PATIENT RIGHTS: CARE IN SAFE SETTING

Tag No.: A0144

Based on review of documents, observational tour, and interview, it was determined, for 6 of 6 patients (Pts. #11, 17, 18, 19, 20, and 21) receiving hemodialysis on 1/27/14, 1/28/14 and 1/29/14, the hospital failed to ensure the pH of the dialysate was safe for dialysis treatment. Thus the potential for all 6 patients to be harmed.

Findings include:

1. On 1/28/14 at 3:30 PM, policy #2-201, titled, "Prescription Verification and Safety Check", revised 3/31/13, was reviewed. The policy required, "Procedure... B. Safety Check... 2. [dialysate] pH parameters between 6.9 - 7.6." This policy follows AAMI (Association for the Advancement of Medical Instrumentation) recommendations for the safe dialysate pH range.

2. On 1/28/14 at 1:20 PM, an observational tour of the Clinical Coordinators Dialysis Work Room (room 231), was conducted. The work room included a container of pH strips for measuring dialysate acidity (pH). The container of pH strips was labeled EMD "colorphast" pH 5.0 - 10.0. The level of measurement on the container was 5.0, 5.5, 6.0, 6.5, 7.0, 7.5, 8.0... 10.0. The strips were not sensitive for reading the safe level of pH (6.9 - 7.6).
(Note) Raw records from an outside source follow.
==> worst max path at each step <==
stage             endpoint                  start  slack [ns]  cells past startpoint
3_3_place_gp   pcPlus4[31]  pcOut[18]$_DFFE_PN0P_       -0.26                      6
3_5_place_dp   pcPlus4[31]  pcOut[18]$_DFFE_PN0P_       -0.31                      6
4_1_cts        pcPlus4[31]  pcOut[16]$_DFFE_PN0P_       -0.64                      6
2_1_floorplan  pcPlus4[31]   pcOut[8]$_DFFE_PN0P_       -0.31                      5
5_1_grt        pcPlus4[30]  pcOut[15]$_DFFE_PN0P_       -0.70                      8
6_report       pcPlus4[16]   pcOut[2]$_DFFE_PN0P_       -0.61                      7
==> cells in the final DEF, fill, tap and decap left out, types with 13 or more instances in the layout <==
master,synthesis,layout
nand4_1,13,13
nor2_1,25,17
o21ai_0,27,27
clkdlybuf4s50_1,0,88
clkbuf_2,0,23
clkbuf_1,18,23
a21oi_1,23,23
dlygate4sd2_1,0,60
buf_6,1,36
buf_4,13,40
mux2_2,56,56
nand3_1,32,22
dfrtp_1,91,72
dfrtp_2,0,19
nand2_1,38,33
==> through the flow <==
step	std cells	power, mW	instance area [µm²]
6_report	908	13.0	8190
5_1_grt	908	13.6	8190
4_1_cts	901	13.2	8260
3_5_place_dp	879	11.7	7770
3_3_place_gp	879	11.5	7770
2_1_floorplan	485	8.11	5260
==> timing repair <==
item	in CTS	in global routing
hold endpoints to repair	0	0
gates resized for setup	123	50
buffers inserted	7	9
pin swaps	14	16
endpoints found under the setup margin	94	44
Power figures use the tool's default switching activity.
## config.mk

```make
export PLATFORM = sky130hd
export DESIGN_NAME = hazard_scoreboard_unit
export DESIGN_NICKNAME = d
export VERILOG_FILES = /design/src/rtl/hazard_scoreboard_unit.sv
export SDC_FILE = /design/constraint.sdc
export NUM_CORES = 1
export LEC_CHECK = 0
export CORE_MARGIN = 2
export CORE_UTILIZATION = 42
export CTS_BUF_LIST = sky130_fd_sc_hd__clkbuf_16
export CTS_CLUSTER_SIZE = 24
export DETAILED_ROUTE_END_ITERATION = 8
export PLACE_DENSITY = 0.74
export SLEW_MARGIN = 20
export SYNTH_ARGS = -nofsm -noshare
export SYNTH_HDL_FRONTEND = slang
export SYNTH_SLANG_ARGS = --single-unit
```

## constraint.sdc

```tcl
create_clock -name clk -period 2 [get_ports clk]
set_input_delay 0.3 -clock clk [delete_from_list [all_inputs] [get_ports clk]]
set_output_delay 0.3 -clock clk [all_outputs]
set_load 0.05 [all_outputs]
```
3. On 1/28/14 at 12:30 PM, an interview was conducted with the Manager of Acute Dialysis (E #2). E #2 stated the safe range of dialysis pH was between 6.5 and 7.5. Later that afternoon, at 3:30 PM, E #2 returned with the policy and stated the safe dialysate pH range was between 6.9 and 7.6 and the pH strips being used do not provide readings of 6.9 or 7.6.

4. The patients receiving dialysis treatments on 1/28/14 and 1/29/14 included: Pt #11, a 73 year old male admitted on 1/20/14 with a diagnosis of deconditioning. Pt #11 received dialysis on 1/21, 1/23, 1/25, and 1/28/14; Pt #17 was a 77 year old male admitted on 1/27/14 with a diagnosis of left hip dislocation. Pt #17 received dialysis on 1/28/14; Pt #18 was a 79 year old female admitted on 1/27/14 with a diagnosis of acute chest pain. Pt #18 received dialysis on 1/28/14; Pt #19 was 34 year old female admitted on 1/27/14 with a diagnosis of acute hyperkalemia. Pt #19 received dialysis on 1/28/14; Pt #20 was a 65 year old male admitted on 1/15/14 with a diagnosis of vascular disease. Pt #20 received dialysis on 1/21/14, 1/23/14, and 1/27/14; and Pt #21 a 66 year old female admitted on 1/28/14. Pt #21 received dialysis on 1//28/14.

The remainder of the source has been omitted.